Work instruction
When you reach the line containing "assign bus_frm_err = bus_i.frm_err;" in the entries below, repeat it and each line after it exactly until the entries end.

Source information
==> src/rtl/sti_frame_receiver_if.sv <==
// Bundle of the serial-frame input, FIFO output port and status signals of sti_frame_receiver.
// The receiver uses the slave side; whatever feeds frames and drains the FIFO uses the master side.
interface sti_frame_receiver_if #(
    parameter int DEPTH = 4
);
    localparam int CW = $clog2(DEPTH) + 1;

    logic          si_data;
    logic          si_valid;
    logic          out_ready;
    logic          out_valid;
    logic [31:0]   out_data;
    logic [1:0]    out_len;
    logic          frm_err;
    logic          ovf;
    logic [CW-1:0] fifo_cnt;
    logic [7:0]    frame_cnt;

    modport master (
        output si_data, si_valid, out_ready,
        input  out_valid, out_data, out_len, frm_err, ovf, fifo_cnt, frame_cnt
    );

    modport slave (
        input  si_data, si_valid, out_ready,
        output out_valid, out_data, out_len, frm_err, ovf, fifo_cnt, frame_cnt
    );
endinterface

==> src/rtl/sti_frame_receiver.sv <==
// Deserialises MSB-first serial frames of 8/16/24/32 bits into right-aligned words
// and queues them with a length code in a small valid/ready FIFO.
module sti_frame_receiver #(
    parameter int DEPTH = 4
) (
    input logic                 clk,
    input logic                 reset,
    sti_frame_receiver_if.slave bus
);
    localparam int AW = $clog2(DEPTH);
    localparam int CW = AW + 1;

    localparam logic [1:0] S_IDLE    = 2'd0;
    localparam logic [1:0] S_RECV    = 2'd1;
    localparam logic [1:0] S_DISCARD = 2'd2;

    logic [1:0]    r_state;
    logic [31:0]   r_shift;
    logic [5:0]    r_bitCnt;
    logic          r_frmErr;
    logic          r_ovf;
    logic [31:0]   r_memData [DEPTH];
    logic [1:0]    r_memLen  [DEPTH];
    logic [AW-1:0] r_wrPtr;
    logic [AW-1:0] r_rdPtr;
    logic [CW-1:0] r_count;
    logic [7:0]    r_frameCnt;

    logic          w_frameEnd;
    logic          w_goodLen;
    logic          w_badEnd;
    logic          w_push;
    logic          w_empty;
    logic          w_full;
    logic          w_pop;
    logic          w_write;
    logic [1:0]    w_len;

    // A frame ends on the first idle sample seen in RECV; only whole-byte lengths are kept.
    assign w_frameEnd = (r_state == S_RECV) && !bus.si_valid;
    assign w_goodLen  = (r_bitCnt[2:0] == 3'd0) && (r_bitCnt != 6'd0);
    assign w_len      = 2'(r_bitCnt[5:3] - 3'd1);
    assign w_push     = w_frameEnd && w_goodLen;
    assign w_badEnd   = (w_frameEnd && !w_goodLen) ||
                        ((r_state == S_DISCARD) && !bus.si_valid);

    assign w_empty = (r_count == '0);
    assign w_full  = (r_count == CW'(DEPTH));
    assign w_pop   = !w_empty && bus.out_ready;
    // A simultaneous pop frees the slot the new entry lands in, even when full.
    assign w_write = w_push && (!w_full || w_pop);

    always_ff @(posedge clk or posedge reset) begin
        if (reset) begin
            r_state  <= S_IDLE;
            r_shift  <= '0;
            r_bitCnt <= '0;
        end else begin
            case (r_state)
                S_IDLE: begin
                    if (bus.si_valid) begin
                        r_shift  <= {31'd0, bus.si_data};
                        r_bitCnt <= 6'd1;
                        r_state  <= S_RECV;
                    end
                end
                S_RECV: begin
                    if (!bus.si_valid) begin
                        r_state <= S_IDLE;
                    end else if (r_bitCnt == 6'd32) begin
                        r_state <= S_DISCARD;
                    end else begin
                        r_shift  <= {r_shift[30:0], bus.si_data};
                        r_bitCnt <= r_bitCnt + 6'd1;
                    end
                end
                S_DISCARD: begin
                    if (!bus.si_valid) begin
                        r_state <= S_IDLE;
                    end
                end
                default: r_state <= S_IDLE;
            endcase
        end
    end

    always_ff @(posedge clk or posedge reset) begin
        if (reset) begin
            r_frmErr <= 1'b0;
            r_ovf    <= 1'b0;
        end else begin
            r_frmErr <= w_badEnd;
            r_ovf    <= w_push && w_full && !w_pop;
        end
    end

    always_ff @(posedge clk) begin
        if (w_write) begin
            r_memData[r_wrPtr] <= r_shift;
            r_memLen[r_wrPtr]  <= w_len;
        end
    end

    always_ff @(posedge clk or posedge reset) begin
        if (reset) begin
            r_wrPtr    <= '0;
            r_rdPtr    <= '0;
            r_count    <= '0;
            r_frameCnt <= '0;
        end else begin
            if (w_write) begin
                r_wrPtr    <= r_wrPtr + AW'(1);
                r_frameCnt <= r_frameCnt + 8'd1;
            end
            if (w_pop) begin
                r_rdPtr <= r_rdPtr + AW'(1);
            end
            case ({w_write, w_pop})
                2'b10:   r_count <= r_count + CW'(1);
                2'b01:   r_count <= r_count - CW'(1);
                default: r_count <= r_count;
            endcase
        end
    end

    // Storage contents are undefined until written, so the head is masked while empty.
    assign bus.out_valid = !w_empty;
    assign bus.out_data  = w_empty ? 32'd0 : r_memData[r_rdPtr];
    assign bus.out_len   = w_empty ? 2'd0  : r_memLen[r_rdPtr];
    assign bus.frm_err   = r_frmErr;
    assign bus.ovf       = r_ovf;
    assign bus.fifo_cnt  = r_count;
    assign bus.frame_cnt = r_frameCnt;
endmodule

==> src/flat_wrapper.sv <==
// flat-port wrapper written by rule: the top's interface ports become plain ports
module sti_frame_receiver_flat 
#(
    parameter int DEPTH = 4
)
  (clk, reset, bus_si_data, bus_si_valid, bus_out_ready, bus_out_valid, bus_out_data, bus_out_len, bus_frm_err, bus_ovf, bus_fifo_cnt, bus_frame_cnt);
  sti_frame_receiver_if #(.DEPTH(DEPTH)) bus_i ();
  input logic clk;
  input logic reset;
  input wire logic [$bits(bus_i.si_data)-1:0] bus_si_data;
  input wire logic [$bits(bus_i.si_valid)-1:0] bus_si_valid;
  input wire logic [$bits(bus_i.out_ready)-1:0] bus_out_ready;
  output wire logic [$bits(bus_i.out_valid)-1:0] bus_out_valid;
  output wire logic [$bits(bus_i.out_data)-1:0] bus_out_data;
  output wire logic [$bits(bus_i.out_len)-1:0] bus_out_len;
  output wire logic [$bits(bus_i.frm_err)-1:0] bus_frm_err;
  output wire logic [$bits(bus_i.ovf)-1:0] bus_ovf;
  output wire logic [$bits(bus_i.fifo_cnt)-1:0] bus_fifo_cnt;
  output wire logic [$bits(bus_i.frame_cnt)-1:0] bus_frame_cnt;
  assign bus_i.si_data = bus_si_data;
  assign bus_i.si_valid = bus_si_valid;
  assign bus_i.out_ready = bus_out_ready;
  assign bus_out_valid = bus_i.out_valid;
  assign bus_out_data = bus_i.out_data;
  assign bus_out_len = bus_i.out_len;
  assign bus_frm_err = bus_i.frm_err;
  assign bus_ovf = bus_i.ovf;
  assign bus_fifo_cnt = bus_i.fifo_cnt;
  assign bus_frame_cnt = bus_i.frame_cnt;
  sti_frame_receiver #(.DEPTH(DEPTH)) u_core (.clk(clk), .reset(reset), .bus(bus_i));
endmodule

Your response
  assign bus_frm_err = bus_i.frm_err;
  assign bus_ovf = bus_i.ovf;
  assign bus_fifo_cnt = bus_i.fifo_cnt;
  assign bus_frame_cnt = bus_i.frame_cnt;
  sti_frame_receiver #(.DEPTH(DEPTH)) u_core (.clk(clk), .reset(reset), .bus(bus_i));
endmodule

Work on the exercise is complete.